第二弾「走りながら、学ぶ」| WEB特別インタビュー
本noteは、2024年4月18日発売の『地味にすごい探究学習のはじめかた / すすめかた』の出版を記念し、「第4章 探究の “キロク”」に誌面の都合上、どうしても入れきれなかった方々の、探究プロジェクト活動の記録を皆さんに公開します!
探究学習に挑んできた方々の体験談から、本書のイメージをつかんでもらえれば幸いです。
Sustainable Week 2019 運営メンバー
西野 日菜 さん
──学生時代、どのようなことを行っていたかを教えてください。
2018年4月、大学2年生になった時に、SustainableWeekの運営に参加しました。私は当初、会計の業務を担当していましたが、実際にはそれ以外のさまざまなタスクも同時にこなしていました。途中からあるプロジェクトの代表になりましたが、過剰な責任感と義務感から動きづらくなるのが分かりました。サポート側であれば自由に動けるのですが、周りがそうではなかったため、結局は1人で多くを担うことになり、そのポジションを交代してもらうことになりました。

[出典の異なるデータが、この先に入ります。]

`src/rtl/mel_pkg.sv`:
```
`timescale 1ns/1ps
package mel_pkg;
    localparam int REG_W        = 32;
    localparam int WORD64_W     = 2 * REG_W;
    localparam int THR_LSB      = 16;
    localparam int WIDE_SYN_W   = 8;
    localparam int NARROW_SYN_W = 16;

    localparam int FLAG_SB = 0;
    localparam int FLAG_MB = 1;
    localparam int FLAG_W  = 2;

    localparam int OFF_STATUS  = 0;
    localparam int OFF_IRQ_EN  = 1;
    localparam int OFF_MASK    = 2;
    localparam int OFF_THRESH  = 3;
    localparam int OFF_CFG     = 4;
    localparam int OFF_CAP_DHI = 5;
    localparam int OFF_CAP_DLO = 6;
    localparam int OFF_CAP_CHK = 7;
    localparam int OFF_CAP_ALO = 8;
    localparam int OFF_CAP_AHI = 9;
endpackage

```
`src/rtl/mel_sbe_counter.sv`:
```
`timescale 1ns/1ps
module mel_sbe_counter #(
    parameter int THR_W = 8
) (
    input  logic             clk,
    input  logic             rst_n,
    input  logic             hit,
    input  logic             thr_we,
    input  logic [THR_W-1:0] thr_wdata,
    output logic [THR_W-1:0] thr_o,
    output logic [THR_W-1:0] cnt_o,
    output logic             fire_o
);
    typedef struct packed {
        logic [THR_W-1:0] thr;
        logic [THR_W-1:0] cnt;
    } cnt_state_t;

    cnt_state_t       st_d, st_q;
    logic [THR_W:0]   cnt_next;

    always_comb begin
        st_d     = st_q;
        fire_o   = 1'b0;
        cnt_next = {1'b0, st_q.cnt} + {{THR_W{1'b0}}, 1'b1};
        if (thr_we) begin
            st_d.thr = thr_wdata;
            st_d.cnt = '0;
        end else if (hit && (st_q.thr != '0)) begin
            if (cnt_next >= {1'b0, st_q.thr}) begin
                fire_o   = 1'b1;
                st_d.cnt = '0;
            end else begin
                st_d.cnt = cnt_next[THR_W-1:0];
            end
        end
    end

    always_ff @(posedge clk) begin
        if (!rst_n) st_q <= '0;
        else        st_q <= st_d;
    end

    assign thr_o = st_q.thr;
    assign cnt_o = st_q.cnt;

    // the count never sits at or above a nonzero threshold
    assert_cnt_window_R3: assert property (@(posedge clk) disable iff (!rst_n)
        (st_q.cnt < st_q.thr) || (st_q.cnt == '0));

    // a zero threshold leaves the count untouched
    assert_zero_thr_hold_R4: assert property (@(posedge clk) disable iff (!rst_n)
        (st_q.thr == '0 && !thr_we) |=> $stable(st_q.cnt));

    // a threshold write restarts the window
    assert_thr_write_clears_R10: assert property (@(posedge clk) disable iff (!rst_n)
        thr_we |=> (st_q.cnt == '0));
endmodule

```
`src/rtl/mel_snapshot.sv`:
```
`timescale 1ns/1ps
module mel_snapshot
    import mel_pkg::*;
#(
    parameter int CHK_W = 16
) (
    input  logic                clk,
    input  logic                rst_n,
    input  logic                load,
    input  logic                narrow,
    input  logic [WORD64_W-1:0] ev_addr,
    input  logic [WORD64_W-1:0] ev_data,
    input  logic [CHK_W-1:0]    ev_chk,
    output logic [WORD64_W-1:0] cap_addr,
    output logic [WORD64_W-1:0] cap_data,
    output logic [CHK_W-1:0]    cap_chk
);
    function automatic logic [CHK_W-1:0] keep_low(input int n);
        logic [CHK_W-1:0] m;
        for (int i = 0; i < CHK_W; i++) m[i] = (i < n);
        return m;
    endfunction

    localparam logic [CHK_W-1:0] WIDE_KEEP   = keep_low(WIDE_SYN_W);
    localparam logic [CHK_W-1:0] NARROW_KEEP = keep_low(NARROW_SYN_W);

    typedef struct packed {
        logic [WORD64_W-1:0] addr;
        logic [WORD64_W-1:0] data;
        logic [CHK_W-1:0]    chk;
    } snap_t;

    snap_t snap_d, snap_q;

    always_comb begin
        snap_d = snap_q;
        if (load) begin
            snap_d.addr = ev_addr;
            snap_d.data = ev_data;
            snap_d.chk  = ev_chk & (narrow ? NARROW_KEEP : WIDE_KEEP);
        end
    end

    always_ff @(posedge clk) begin
        if (!rst_n) snap_q <= '0;
        else        snap_q <= snap_d;
    end

    assign cap_addr = snap_q.addr;
    assign cap_data = snap_q.data;
    assign cap_chk  = snap_q.chk;

    // without a load the snapshot does not move
    assert_snap_hold_R7: assert property (@(posedge clk) disable iff (!rst_n)
        !load |=> $stable(snap_q));
endmodule

```
`src/rtl/mem_err_logger.sv`:
```
`timescale 1ns/1ps
module mem_err_logger
    import mel_pkg::*;
#(
    parameter int CHK_W  = 16,
    parameter int THR_W  = 8,
    parameter int REG_AW = 4
) (
    input  logic                clk,
    input  logic                rst_n,
    input  logic                ev_sbe,
    input  logic                ev_mbe,
    input  logic [WORD64_W-1:0] ev_addr,
    input  logic [WORD64_W-1:0] ev_data,
    input  logic [CHK_W-1:0]    ev_chk,
    input  logic                reg_wr,
    input  logic [REG_AW-1:0]   reg_addr,
    input  logic [REG_W-1:0]    reg_wdata,
    output logic [REG_W-1:0]    reg_rdata,
    output logic                irq
);
    typedef struct packed {
        logic [FLAG_W-1:0] status;
        logic [FLAG_W-1:0] irq_en;
        logic [FLAG_W-1:0] mask;
        logic              narrow;
    } ctl_state_t;

    ctl_state_t           ctl_d, ctl_q;
    logic                 sb_hit, mb_hit, sb_fire;
    logic [FLAG_W-1:0]    set_v, clr_v;
    logic                 snap_load;
    logic                 thr_we;
    logic [THR_W-1:0]     thr_q, cnt_q;
    logic [WORD64_W-1:0]  cap_addr, cap_data;
    logic [CHK_W-1:0]     cap_chk;

    function automatic logic wr_at(input int off);
        return reg_wr && (reg_addr == REG_AW'(off));
    endfunction

    always_comb begin
        ctl_d     = ctl_q;
        sb_hit    = ev_sbe && !ctl_q.mask[FLAG_SB];
        mb_hit    = ev_mbe && !ctl_q.mask[FLAG_MB];
        set_v     = '0;
        set_v[FLAG_SB] = sb_fire;
        set_v[FLAG_MB] = mb_hit;
        clr_v     = wr_at(OFF_STATUS) ? reg_wdata[FLAG_W-1:0] : '0;
        thr_we    = wr_at(OFF_THRESH);
        snap_load = (ctl_q.status == '0) && (set_v != '0);

        ctl_d.status = (ctl_q.status & ~clr_v) | set_v;
        if (wr_at(OFF_IRQ_EN)) ctl_d.irq_en = reg_wdata[FLAG_W-1:0];
        if (wr_at(OFF_MASK))   ctl_d.mask   = reg_wdata[FLAG_W-1:0];
        if (wr_at(OFF_CFG))    ctl_d.narrow = reg_wdata[0];
    end

    always_ff @(posedge clk) begin
        if (!rst_n) ctl_q <= '0;
        else        ctl_q <= ctl_d;
    end

    mel_sbe_counter #(.THR_W(THR_W)) u_cnt (
        .clk       (clk),
        .rst_n     (rst_n),
        .hit       (sb_hit),
        .thr_we    (thr_we),
        .thr_wdata (reg_wdata[THR_LSB +: THR_W]),
        .thr_o     (thr_q),
        .cnt_o     (cnt_q),
        .fire_o    (sb_fire)
    );

    mel_snapshot #(.CHK_W(CHK_W)) u_snap (
        .clk      (clk),
        .rst_n    (rst_n),
        .load     (snap_load),
        .narrow   (ctl_q.narrow),
        .ev_addr  (ev_addr),
        .ev_data  (ev_data),
        .ev_chk   (ev_chk),
        .cap_addr (cap_addr),
        .cap_data (cap_data),
        .cap_chk  (cap_chk)
    );

    always_comb begin
        reg_rdata = '0;
        case (reg_addr)
            REG_AW'(OFF_STATUS):  reg_rdata = REG_W'(ctl_q.status);
            REG_AW'(OFF_IRQ_EN):  reg_rdata = REG_W'(ctl_q.irq_en);
            REG_AW'(OFF_MASK):    reg_rdata = REG_W'(ctl_q.mask);
            REG_AW'(OFF_THRESH): begin
                reg_rdata[THR_LSB +: THR_W] = thr_q;
                reg_rdata[0 +: THR_W]       = cnt_q;
            end
            REG_AW'(OFF_CFG):     reg_rdata = REG_W'(ctl_q.narrow);
            REG_AW'(OFF_CAP_DHI): reg_rdata = cap_data[REG_W +: REG_W];
            REG_AW'(OFF_CAP_DLO): reg_rdata = cap_data[0 +: REG_W];
            REG_AW'(OFF_CAP_CHK): reg_rdata = REG_W'(cap_chk);
            REG_AW'(OFF_CAP_ALO): reg_rdata = cap_addr[0 +: REG_W];
            REG_AW'(OFF_CAP_AHI): reg_rdata = cap_addr[REG_W +: REG_W];
            default:              reg_rdata = '0;
        endcase
    end

    assign irq = |(ctl_q.status & ctl_q.irq_en);

    logic unused_wdata;
    assign unused_wdata = ^reg_wdata;

    // an unmasked uncorrectable event is flagged on the next edge
    assert_mb_flag_R2: assert property (@(posedge clk) disable iff (!rst_n)
        (ev_mbe && !ctl_q.mask[FLAG_MB]) |=> ctl_q.status[FLAG_MB]);

    // a pending flag stays until a one is written to it
    assert_sb_sticky_R6: assert property (@(posedge clk) disable iff (!rst_n)
        (ctl_q.status[FLAG_SB] && !(wr_at(OFF_STATUS) && reg_wdata[FLAG_SB]))
        |=> ctl_q.status[FLAG_SB]);

    // the first snapshot survives while anything is pending
    assert_first_kept_R7: assert property (@(posedge clk) disable iff (!rst_n)
        (ctl_q.status != '0) |=> ($stable(cap_addr) && $stable(cap_data) && $stable(cap_chk)));

    // the interrupt only drops after a register write
    assert_irq_level_R9: assert property (@(posedge clk) disable iff (!rst_n)
        (irq && !reg_wr) |=> irq);
endmodule

```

──当時の悩みや、「こうすればさらによかったのではないか」という思いはありますか?
ある年には、1年で50以上のイベントを行いました。事実上、週に1回イベントを開催するというペースです。この激しい活動は、正直なところ、良くありませんでした。イベントをたくさん開催することで短期的な成果を得ることはできますが、忙しさの中で後輩の育成ができなかったことを反省しています。後輩たちはさまざまなアイディアを持っていたものの、それを実行に移す技術や知識を育てることができなかったため、結局は私たちが動かざるを得ない状態になってしまっていたと思います。
さらに、活動の中で私は自分の限界を感じることもありました。特に繁忙期には、自分の学業や他の責任とのバランスを取ることが難しくなり、最終的にはいくつかのプロジェクトから手を引くことを選択しました。この経験から、自分の能力や限界を理解することの重要性を学びました。
地域との関係で直面した挑戦の一つは、「むらのこ」プロジェクトでした。このプロジェクトで私たちは、地域の関係人口を増やすという大きな目標を掲げました。具体的には、地域のスーパーでヒアリングを行うなどして、地域とのつながりを深める努力をしました。しかし、実際に地域に目に見える変化をもたらすことができたかを検証するまでには至りませんでした。つまり、相手の地域が何を求めているかを把握できていなかったため、プロジェクトのゴール設定をもう少し検討する余地があったかもしれません。一方で、多くの人が関わり、地域からの肯定的なフィードバックも得られたため、完全な失敗とは考えていません。
SDGsを探究学習のテーマとすることについては、そのインパクトの大きさを理解しつつも、それをむやみに教育プログラムに組み込むべきではないと考えています。私自身、社会のシステムや教育の仕組みに疑問を持ちながらも、身近な企画やアイディアを通じて何か変化をもたらせるか試みました。しかし、実際に自分が本気で取り組みたいと思うテーマやプロジェクトが見つかるまでは、多くのアイディアを持っていたとしても、それをもとにした企画は表面的なものに留まってしまいがちです。
──探究学習に挑む高校生に一言。
例えば、もし自分がもう一度あの時期に戻ることができるなら、「周りに流されることも重要な経験だが、それに振り回されすぎずに、自分の意志で決断する力を持つことが大切だ」と伝えたいと思います。周りに流されずに自分の立ち位置をしっかりと確保するように、と助言したいです。
⚪︎ココに注目!
チームでプロジェクトに臨む以上、立場に関わらず、タスクを共有し、共に成長していくことが望ましいですが、現実はそう簡単ではありません。以降のインタビューにも同様のエピソードがたびたび出てきますが、人に仕事を任せることは想像以上に難しいのです。イベントの作業を一人で全て抱え込んでしまったという話は、その一例です。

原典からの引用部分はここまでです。